This page discusses how automatic and manual upgrades work on Google Kubernetes Engine (GKE) Standard clusters, including links to more information about related tasks and settings. You can use this information to keep your clusters updated for stability and security with minimal disruptions to your workloads.
For information on how cluster upgrades work for Autopilot, see Autopilot cluster upgrades.
How cluster and node pool upgrades work
This section discusses what happens in your cluster during automatic or manual upgrades. For auto-upgrades, Google initiates the auto-upgrade. Google observes automatic and manual upgrades across all GKE clusters, and intervenes if problems are observed.
If you enroll your cluster in a release channel, nodes always run the same version of GKE as the cluster, except during a brief period (typically a few days, depending on the current release) between completing the cluster's control plane upgrade and starting the node pool upgrade. Check the release notes for more information.
This section discusses what to expect when Google auto-upgrades your cluster or you initiate a manual upgrade.
Zonal clusters have only a single control plane. During the upgrade, your workloads continue to run, but you cannot deploy new workloads, modify existing workloads, or make other changes to the cluster's configuration until the upgrade is complete.
Regional clusters have multiple replicas of the control plane, and only one replica is upgraded at a time, in an undefined order. During the upgrade, the cluster remains highly available, and each control plane replica is unavailable only while it is being upgraded.
If you configure a maintenance window or exclusion, it is honored if possible.
Node pool upgrades
Your cluster and its node pools do not necessarily run the same version of GKE. This section discusses what to expect when Google auto-upgrades your node pool or you initiate a manual node pool upgrade.
Node pools are upgraded one at a time. By default, nodes are upgraded one at a time, in an undefined order. You can change the number of nodes upgraded together with surge upgrades.
In a node pool spread across multiple zones, upgrades take place one zone at a time. Within a zone, the nodes will be upgraded in an undefined order.
During a node pool upgrade, you cannot make changes to the cluster configuration unless you cancel the upgrade.
This process might take several hours depending on the number of nodes and their workload configurations. Configurations that can slow the rate of node upgrades include:
- A high value of terminationGracePeriodSeconds in a Pod's configuration.
- A conservative Pod Disruption Budget.
- Node affinity interactions.
- Attached PersistentVolumes.
GKE honors maintenance windows or exclusions during automatic upgrades when possible. Manual upgrades bypass your configured maintenance windows and exclusions.

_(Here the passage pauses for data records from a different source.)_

This is an optimization exercise on Yosys and OpenROAD, whose aim is small area, not a production implementation.
In this exercise RTL edits were held to simulation tests only and were not proved equivalent to the original.
Power and IR drop assume default switching activity.

rev 12:
==> module trng_vn, before the edit <==
module trng_vn #(
    parameter int WIDTH     = 512,
    parameter int REP_LIMIT = 32
) (
    input  logic             SCLK,
    input  logic             RST,
    input  logic             EN,
    input  logic             RAW_BIT,
    input  logic             RAW_VALID,
    input  logic             READY,
    output logic [WIDTH-1:0] RANDOM_NUMBER,
    output logic             VALID,
    output logic             FAULT
);
    localparam int CW = 10;
    localparam int RW = 5;
    localparam logic [CW-1:0] LAST    = 10'd248;
    function automatic logic [CW-1:0] cnt_step(input logic [CW-1:0] s);
        cnt_step = {s[CW-2:0], ~(s[9] ^ s[6])};
    endfunction
    localparam logic [RW-1:0] REP_TOP = 5'd16;
    function automatic logic [RW-1:0] rep_step(input logic [RW-1:0] s);
        rep_step = {s[RW-2:0], ~(s[4] ^ s[2])};
    endfunction
    logic             phase_q;    
    logic             run_q;      
    logic             full_q;     
    logic [CW-1:0]    cnt_q;      
    logic             valid_q;
    logic             fault_q;
    logic             first_q;    
    logic             last_q;     
    logic             prev_q;     
    logic [RW-1:0]    rep_q;      
    logic [WIDTH-2:0] sreg_p;     
    logic [WIDTH-1:0] outn_q;     
    logic sample, emit, same, trip, at_last, done, load, keep, shift, hold;
    logic oload, okeep, valid_n, nbit;
    assign sample  = EN & RAW_VALID & ~fault_q;
    assign same    = run_q & (RAW_BIT == prev_q);
    assign trip    = sample & same & (rep_q == REP_TOP);
    assign emit    = sample & phase_q & (first_q ^ RAW_BIT) & ~full_q;
    assign at_last = (cnt_q == LAST);
    assign done    = emit & at_last;               
    assign load    = ~trip & ((done & (~valid_q | READY)) | (full_q & READY));
    assign keep    = ~trip & valid_q & ~READY;
    assign shift   = emit & ~at_last;
    assign hold    = ~shift;
    assign oload   = (done & (~valid_q | READY)) | (full_q & READY);
    assign okeep   = ~oload;
    assign valid_n = ~valid_q;
    assign nbit    = full_q ? last_q : first_q;
    logic [WIDTH-2:0] sreg_src, sreg_d;
    logic [WIDTH-1:0] slot_src, outn_d;
    assign sreg_src = {sreg_p[WIDTH-3:0], first_q};
    assign slot_src = {sreg_p, nbit};       
    for (genvar i = 0; i < WIDTH-1; i++) begin : g_sreg
        trng_vn_seli u_sel (
            .h  (hold),
            .q  (sreg_p[i]),
            .s  (sreg_src[i]),
            .y  (sreg_d[i])
        );
    end
    for (genvar i = 0; i < WIDTH; i++) begin : g_slot
        if (i % 2 == 0) begin : g_even
            trng_vn_seli u_sel (
                .h  (okeep),
                .q  (outn_q[i]),
                .s  (slot_src[i]),
                .y  (outn_d[i])
            );
        end else begin : g_odd
            trng_vn_sel u_sel (
                .a  (oload),
                .b  (okeep),
                .da (slot_src[i]),
                .db (outn_q[i]),
                .y  (outn_d[i])
            );
        end
        trng_vn_mask u_mask (
            .qn (outn_q[i]),
            .vn (valid_n),
            .y  (RANDOM_NUMBER[i])
        );
    end
    always_ff @(posedge SCLK or posedge RST) begin
        if (RST) begin
            phase_q <= 1'b0;
            run_q   <= 1'b0;
            full_q  <= 1'b0;
            cnt_q   <= '0;
            valid_q <= 1'b0;
            fault_q <= 1'b0;
        end else begin
            if (sample) begin
                phase_q <= ~phase_q;
                run_q   <= 1'b1;
            end
            if (!EN || trip)
                phase_q <= 1'b0;
            if (trip)
                fault_q <= 1'b1;
            if (trip || load)
                full_q <= 1'b0;
            else if (done)
                full_q <= 1'b1;
            if (trip || load)
                cnt_q <= '0;
            else if (shift)
                cnt_q <= cnt_step(cnt_q);
            valid_q <= ~trip & (load | keep);
        end
    end
    always_ff @(posedge SCLK) begin
        if (sample) begin
            prev_q <= RAW_BIT;
            rep_q  <= same ? rep_step(rep_q) : '0;
            if (!phase_q)
                first_q <= RAW_BIT;
        end
        if (done)
            last_q <= first_q;
        sreg_p <= sreg_d;
        outn_q <= outn_d;
    end
    assign VALID = valid_q;
    assign FAULT = fault_q;
endmodule
Settings: LEC_CHECK=0, CAP_MARGIN=20, CORE_MARGIN=2, CORE_UTILIZATION=75, PLACE_DENSITY=0.85, SLEW_MARGIN=20, SYNTH_HIERARCHICAL=1; clock period 5.0 ns.
standard.sh (not shown) runs the stock make flow with config.mk's settings and CLKGATE_MAP_FILE= SYNTH_SCRIPT=/design/flow/synth_recipe.tcl, a recipe that flattens the netlist after the stock synthesis.
==> flow/flow/run.sh <==
#!/bin/bash
# Standard ORFS layout (the standard.sh) with two changes:
#  * port buffers use the smallest buffer, sky130_fd_sc_hd__buf_1;
#  * CTS builds its tree from clkbuf_8 with sink clusters of up to 20
#    flip-flops within 60 um, and no dummy loads.
set -euo pipefail
bash standard.sh \
  "BUFFER_PORTS_ARGS=-buffer_cell sky130_fd_sc_hd__buf_1" \
  "CTS_ARGS=-sink_clustering_enable -repair_clock_nets -buf_list sky130_fd_sc_hd__clkbuf_8 -sink_clustering_size 20 -sink_clustering_max_diameter 60 -dont_use_dummy_load" \
  finish > flow_make.log 2>&1
Rev 12 completed; timing, DRC and antenna clean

When GKE upgrades a node, the following happens:
- If Surge upgrades are enabled, GKE creates a new surge node with the upgraded version and waits for it to be registered with the control plane.

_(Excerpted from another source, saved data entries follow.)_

Background: an optimization exercise with open tools, aiming at small area, a short achievable clock period and few clock cycles per item. Do not read the settings as production practice. Where RTL was checked, it was by simulation tests only, not by an equivalence proof against the original.

## mul_pipe_unit
module mul_pipe_unit #(
    parameter int XLEN   = 32,
    parameter int STAGES = 3,
    parameter int TAG_W  = 5
) (
    input  logic              CLK_0,
    input  logic              RST_0,
    input  logic              in_valid,
    output logic              in_ready,
    input  logic [1:0]        in_op,
    input  logic [XLEN-1:0]   in_a,
    input  logic [XLEN-1:0]   in_b,
    input  logic [TAG_W-1:0]  in_tag,
    output logic              out_valid,
    input  logic              out_ready,
    output logic [XLEN-1:0]   out_result,
    output logic [TAG_W-1:0]  out_tag
);
Size: roughly 110 I/O pins, about 0.030 mm² of cells after synthesis.
==> flow/config.mk <==
export PLATFORM = sky130hd
export DESIGN_NAME = mul_pipe_unit
export DESIGN_NICKNAME = mul_pipe_unit
export VERILOG_FILES = /design/flow/design.v
export SDC_FILE = /design/flow/constraint.sdc
export NUM_CORES = 4
export LEC_CHECK = 0
export ABC_AREA = 1
export CAP_MARGIN = 20
export CORE_MARGIN = 2
export CORE_UTILIZATION = 40
export SLEW_MARGIN = 20
export SYNTH_HIERARCHICAL = 1
==> flow/constraint.sdc <==
create_clock -name core_clock -period 10.0 [get_ports {CLK_0}]
set_input_delay 2.0000 -clock core_clock [delete_from_list [all_inputs] [get_ports {CLK_0}]]
set_output_delay 2.0000 -clock core_clock [all_outputs]
set_load 0.01 [all_outputs]
standard.sh (not shown) runs the stock make flow with config.mk's settings and CLKGATE_MAP_FILE= SYNTH_SCRIPT=/design/flow/synth_recipe.tcl, a recipe that flattens the netlist after the stock synthesis.
==> flow/flow/run.sh <==
#!/bin/bash
# Own layout flow: the standard ORFS flow with the standard synthesis unchanged;
# the port buffers are plain sky130_fd_sc_hd__buf_2 cells and timing repair aims at the margin below.
# make's full output goes to flow_make.log here; ORFS's per-step logs are under orfs/logs/.
set -euo pipefail
bash standard.sh "BUFFER_PORTS_ARGS=-buffer_cell sky130_fd_sc_hd__buf_2" SETUP_SLACK_MARGIN=5.3 finish > flow_make.log 2>&1
==> next run, changes <==
--- a/flow/design.v
+++ b/flow/design.v
@@ -1122,34 +1122,34 @@
     fa_cell u_f476 (.a(f363c), .b(f418s), .ci(f417c), .co(f476c), .s(f476s));
     fa_cell u_f477 (.a(pp[508]), .b(f418c), .ci(f419s), .co(f477c), .s(f477s));
     fa_cell u_f478 (.a(pp[574]), .b(k15), .ci(f419c), .co(f478c), .s(f478s));
     fa_cell u_f479 (.a(ppn[15]), .b(pp[575]), .ci(pp[542]), .co(f479c), .s(f479s));
     logic [63:0] cs_s, cs_c;
     assign cs_s = {f479s, f477c, f477s, f475c, f474c, f474s, f472c, f471c, f470c, f469c, f469s, f468s, f466c, f465c, f464c, f463c, f462c, f461c, f460c, f459c, f458c, f457c, f456c, f455c, f454c, f453c, f452c, f451c, f450c, f449c, f448c, f447c, f446c, f445c, f444c, f443c, f442c, f441c, f440c, f439c, f438c, f437c, f436c, f435c, f434c, f433c, f432c, f431c, f430c, f429c, f428c, f427c, f426c, f425c, f424c, f423c, f422c, f421c, f420c, h29c, h28c, pp[34], pp[1], bneg_q[0]};
     assign cs_c = {f478c, f478s, f476c, f476s, f475s, f473c, f473s, f472s, f471s, f470s, f468c, f467c, f467s, f466s, f465s, f464s, f463s, f462s, f461s, f460s, f459s, f458s, f457s, f456s, f455s, f454s, f453s, f452s, f451s, f450s, f449s, f448s, f447s, f446s, f445s, f444s, f443s, f442s, f441s, f440s, f439s, f438s, f437s, f436s, f435s, f434s, f433s, f432s, f431s, f430s, f429s, f428s, f427s, f426s, f425s, f424s, f423s, f422s, f421s, f420s, h29s, h28s, 1'b0, pp[0]};
-    logic [26:0] low_sum;
-    assign low_sum = {1'b0, cs_s[25:0]} + {1'b0, cs_c[25:0]};
+    logic [24:0] low_sum;
+    assign low_sum = {1'b0, cs_s[23:0]} + {1'b0, cs_c[23:0]};
     logic [31:0]      x_q, y_q;
-    logic [5:0]  lx_q, ly_q;
+    logic [7:0]  lx_q, ly_q;
     logic             lc_q;
     logic [TAG_W-1:0] tag_q2;
     always_ff @(posedge CLK_0) begin
         if (adv) begin
             x_q    <= mul_q1 ? cs_s[31:0] : cs_s[63:32];
             y_q    <= mul_q1 ? cs_c[31:0] : cs_c[63:32];
-            lx_q   <= mul_q1 ? '0 : cs_s[31:26];
-            ly_q   <= mul_q1 ? '0 : cs_c[31:26];
-            lc_q   <= !mul_q1 & low_sum[26];
+            lx_q   <= mul_q1 ? '0 : cs_s[31:24];
+            ly_q   <= mul_q1 ? '0 : cs_c[31:24];
+            lc_q   <= !mul_q1 & low_sum[24];
             tag_q2 <= tag_q1;
         end
     end
-    logic [38:0] fin;
+    logic [40:0] fin;
     assign fin = {x_q, lx_q, 1'b1} + {y_q, ly_q, lc_q};
     assign out_valid  = v2;
-    assign out_result = fin[38:7];
+    assign out_result = fin[40:9];
     assign out_tag    = tag_q2;
 endmodule
 module fa_cell (
     input  logic a,
     input  logic b,
     input  logic ci,
     output logic co,
Result: Flip-flop and latch count rises by 4; design area falls by about 3%; wire length falls by 6.3%; synthesized cell count rises by 1.1%; final cell count falls by about 0.9%; synthesized area rises by 0.76%; non-clock buffer count falls by 72; maximum frequency rises by about 2.2%; worst setup slack improved by 0.10 ns.
Testbench counts after the change, summed over its fixed seeds: cycles 3,216, items 3,200.
No functional check of the RTL was part of the first run of this note.
Background: an optimization exercise with open tools, aiming at small area and a short achievable clock period. Do not read the settings as production practice. Only simulation tests tie the RTL to the original design; equivalence was not proved. No activity file was given, so power comes from the tool's default toggle rates.

// fpgaSynth
module fpgaSynth #(
	parameter int FifoDepth = 8,
	parameter int SclkDiv   = 4
) (
	input  logic        MAX10_CLK2_50,
	input  logic        arstN,
	input  logic        cfgWe,
	input  logic        cfgKind,
	input  logic [1:0]  cfgVoice,
	input  logic [31:0] cfgData,
	output logic        i2sSclk,
	output logic        i2sLrclk,
	output logic        i2sData
);
==> flow/config.mk <==
export PLATFORM = sky130hd
export DESIGN_NAME = fpgaSynth
export DESIGN_NICKNAME = fpgaSynth
export VERILOG_FILES = /design/flow/design.v
export SDC_FILE = /design/flow/constraint.sdc
export NUM_CORES = 4
export LEC_CHECK = 0
export CAP_MARGIN = 20
export CORE_MARGIN = 2
export CORE_UTILIZATION = 40
export CTS_CLUSTER_DIAMETER = 100
export CTS_CLUSTER_SIZE = 28
export PLACE_DENSITY = 0.7
export SLEW_MARGIN = 20
==> flow/constraint.sdc <==
create_clock -name core_clock -period 11.0 [get_ports {MAX10_CLK2_50}]
set_input_delay 2.2000 -clock core_clock [delete_from_list [all_inputs] [get_ports {MAX10_CLK2_50}]]
set_output_delay 2.2000 -clock core_clock [all_outputs]
set_load 0.01 [all_outputs]
standard.sh (not shown) runs the stock make flow with config.mk's settings and CLKGATE_MAP_FILE= SYNTH_SCRIPT=/design/flow/synth_recipe.tcl, a recipe that flattens the netlist after the stock synthesis.
==> flow/flow/run.sh <==
#!/bin/bash
set -euo pipefail
mapfile -t ARGS < flow/make_args.txt
bash standard.sh "${ARGS[@]}" finish > run_standard.log 2>&1
==> flow/flow/make_args.txt <==
SETUP_SLACK_MARGIN=7.7
BUFFER_PORTS_ARGS=-buffer_cell sky130_fd_sc_hd__buf_2
Edit:
==> flow/flow/make_args.txt (replaced) <==
SETUP_SLACK_MARGIN=7.5
BUFFER_PORTS_ARGS=-buffer_cell sky130_fd_sc_hd__buf_2
--- a/flow/config.mk
+++ b/flow/config.mk
@@ -11,4 +11,3 @@
 export CTS_CLUSTER_DIAMETER = 100
 export CTS_CLUSTER_SIZE = 28
-export PLACE_DENSITY = 0.7
 export SLEW_MARGIN = 20
The changed run finished clean.
Sequential cell count stays the same.
Setup slack is worse by 0.15 ns.
Fmax falls by 4.2%.
Routed wire length climbs by 2.1%.
Cell area shrinks by 0.73%.
Combinational power went up by about 1%.
Total power rose by 1.6%.
Die area stays the same.
Critical path depth rises by 10.
Clock power rises by about 5%.
Synthesized cell count is unchanged.
Edit:
==> flow/flow/make_args.txt (replaced) <==
SETUP_SLACK_MARGIN=7.7
BUFFER_PORTS_ARGS=-buffer_cell sky130_fd_sc_hd__buf_2
--- a/flow/config.mk
+++ b/flow/config.mk
@@ -9,5 +9,6 @@
 export CORE_MARGIN = 2
 export CORE_UTILIZATION = 40
-export CTS_CLUSTER_DIAMETER = 100
+export CTS_CLUSTER_DIAMETER = 200
 export CTS_CLUSTER_SIZE = 28
+export PLACE_DENSITY = 0.7
 export SLEW_MARGIN = 20
=>
- The changed run produced a clean layout
- critical path depth falls by 10
- routed wire length fell by 3.4%
- count of clock-buffer cells in the layout stays the same
- final cell count barely changes
- setup slack improves by 0.17 ns
- die area is unchanged
- global-route usage decreases by 0.82 points
- clock skew decreases by 0.023 ns
- cell area is about the same

fpgaSynth, a different RTL version from the one above (not shown whole).
For scale: about 2100 cells after synthesis, ~580 flip-flops, about 28000 um^2 of cells after synthesis.
==> flow/design.v (excerpt) <==
module fpgaSynth #(
	parameter int FifoDepth = 8,
	parameter int SclkDiv   = 4
) (
	input  logic        MAX10_CLK2_50,
	input  logic        arstN,
	input  logic        cfgWe,
	input  logic        cfgKind,
	input  logic [1:0]  cfgVoice,
	input  logic [31:0] cfgData,
	output logic        i2sSclk,
	output logic        i2sLrclk,
	output logic        i2sData
);
==> flow/config.mk <==
export PLATFORM = sky130hd
export DESIGN_NAME = fpgaSynth
export DESIGN_NICKNAME = fpgaSynth
export VERILOG_FILES = /design/flow/design.v
export SDC_FILE = /design/flow/constraint.sdc
export NUM_CORES = 4
export LEC_CHECK = 0
export CAP_MARGIN = 20
export CORE_MARGIN = 2
export CORE_UTILIZATION = 40
export CTS_CLUSTER_DIAMETER = 100
export CTS_CLUSTER_SIZE = 28
export SLEW_MARGIN = 20
==> flow/constraint.sdc <==
create_clock -name core_clock -period 11.0 [get_ports {MAX10_CLK2_50}]
set_input_delay 2.2000 -clock core_clock [delete_from_list [all_inputs] [get_ports {MAX10_CLK2_50}]]
set_output_delay 2.2000 -clock core_clock [all_outputs]
set_load 0.01 [all_outputs]
==> flow/flow/run.sh <==
#!/bin/bash
set -euo pipefail
MARGIN=$(cat flow/setup_margin.txt)
bash standard.sh "SETUP_SLACK_MARGIN=${MARGIN}" finish > run_standard.log 2>&1
==> flow/flow/setup_margin.txt <==
7.5
Rerun with:
CTS_CLUSTER_DIAMETER = not set   (was 100)
CTS_CLUSTER_SIZE = not set   (was 28)
Result: Hold slack improves by 4.9 ps. Combinational power fell by about 2%. Cell area climbs by about 3.6%. Sequential share of layout area decreases by 1.9 points. Core utilization goes up by 1.6 points. Register-to-register slack hardly moves.

[re-timing with driven ports]
In the flow no input, the clock included, has a driving cell. The finished layouts below were timed again as built, in two steps.
Step 1 sets driving cells, clkbuf_16 on the clock port and buf_2 on the other inputs (assumed; they add their load-dependent delay and slew).
Step 2 times the ports against the registers' clock, not the clock port: input delays grow and output delays shrink by t, the midpoint of the rising clock arrivals with the driver on.
Three values: no drivers, after step 1, after step 2; two values: the first two.
| run | t, ns | slack for setup (ns) | hold slack, ns | worst setup path at the end | worst data-port slew with drivers (ns) |
|---|---|---|---|---|---|
| the first run of note 1 | 0.667 | 7.650 / 7.585 / 7.267 | 0.356 / 0.356 / 0.356 | input to register | 0.04 |
| the second run of note 1 | 0.661 | 7.501 / 7.501 / 7.162 | 0.362 / 0.362 / 0.362 | input to register | 0.04 |
| the third run of note 1 | 0.651 | 7.673 / 7.615 / 7.273 | 0.357 / 0.357 / 0.357 | input to register | 0.04 |
| the first run of note 2 | 0.665 | 7.516 / 7.516 / 6.895 | 0.365 / 0.365 / 0.365 | input to register | 0.05 |
| the second run of note 2 | 0.685 | 7.528 / 7.528 / 6.907 | 0.370 / 0.370 / 0.370 | input to register | 0.06 |
After both steps every run listed still meets setup and hold.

- GKE selects an existing node (the target node) to upgrade. It cordons and starts draining the target node. At this point, GKE can't schedule new Pods on the target node.
- The control plane reschedules Pods managed by controllers onto other nodes. Pods that can't be rescheduled stay in the Pending phase until they can be scheduled.
- If a surge node was created, the target node is deleted. If a surge node wasn't created, GKE upgrades the target node once it is drained, then waits for the upgraded node to be registered with the control plane.
When you create a Standard cluster, by default, auto-upgrade is enabled on the cluster and its node pools.
Google is responsible for securing your cluster's control plane, and upgrades your clusters when a new GKE version is selected for auto-upgrade. Infrastructure security is high priority for GKE, and as such control planes are upgraded on a regular basis, and cannot be disabled. However, you can apply maintenance windows and exclusions to temporarily suspend upgrades for control planes and nodes.
Under the Shared Responsibility Model, you are responsible for securing your nodes, containers, and Pods. Node auto-upgrade is enabled by default. Although it is not recommended, you can disable node auto-upgrade. Opting out of node auto-upgrades does not block your cluster's control plane upgrade. If you opt out of node auto-upgrades you are responsible for ensuring that the cluster's nodes run a version compatible with the cluster's version, and that the version adheres to the Kubernetes version and version skew support policy.
For more control over when an auto-upgrade can occur (or must not occur), you can configure maintenance windows and exclusions.
A cluster's node pools can be no more than two minor versions behind the control plane version, to maintain compatibility with the cluster API. The node pool version also determines the versions of software packages installed on each node. It is recommended to keep node pools updated to the cluster version.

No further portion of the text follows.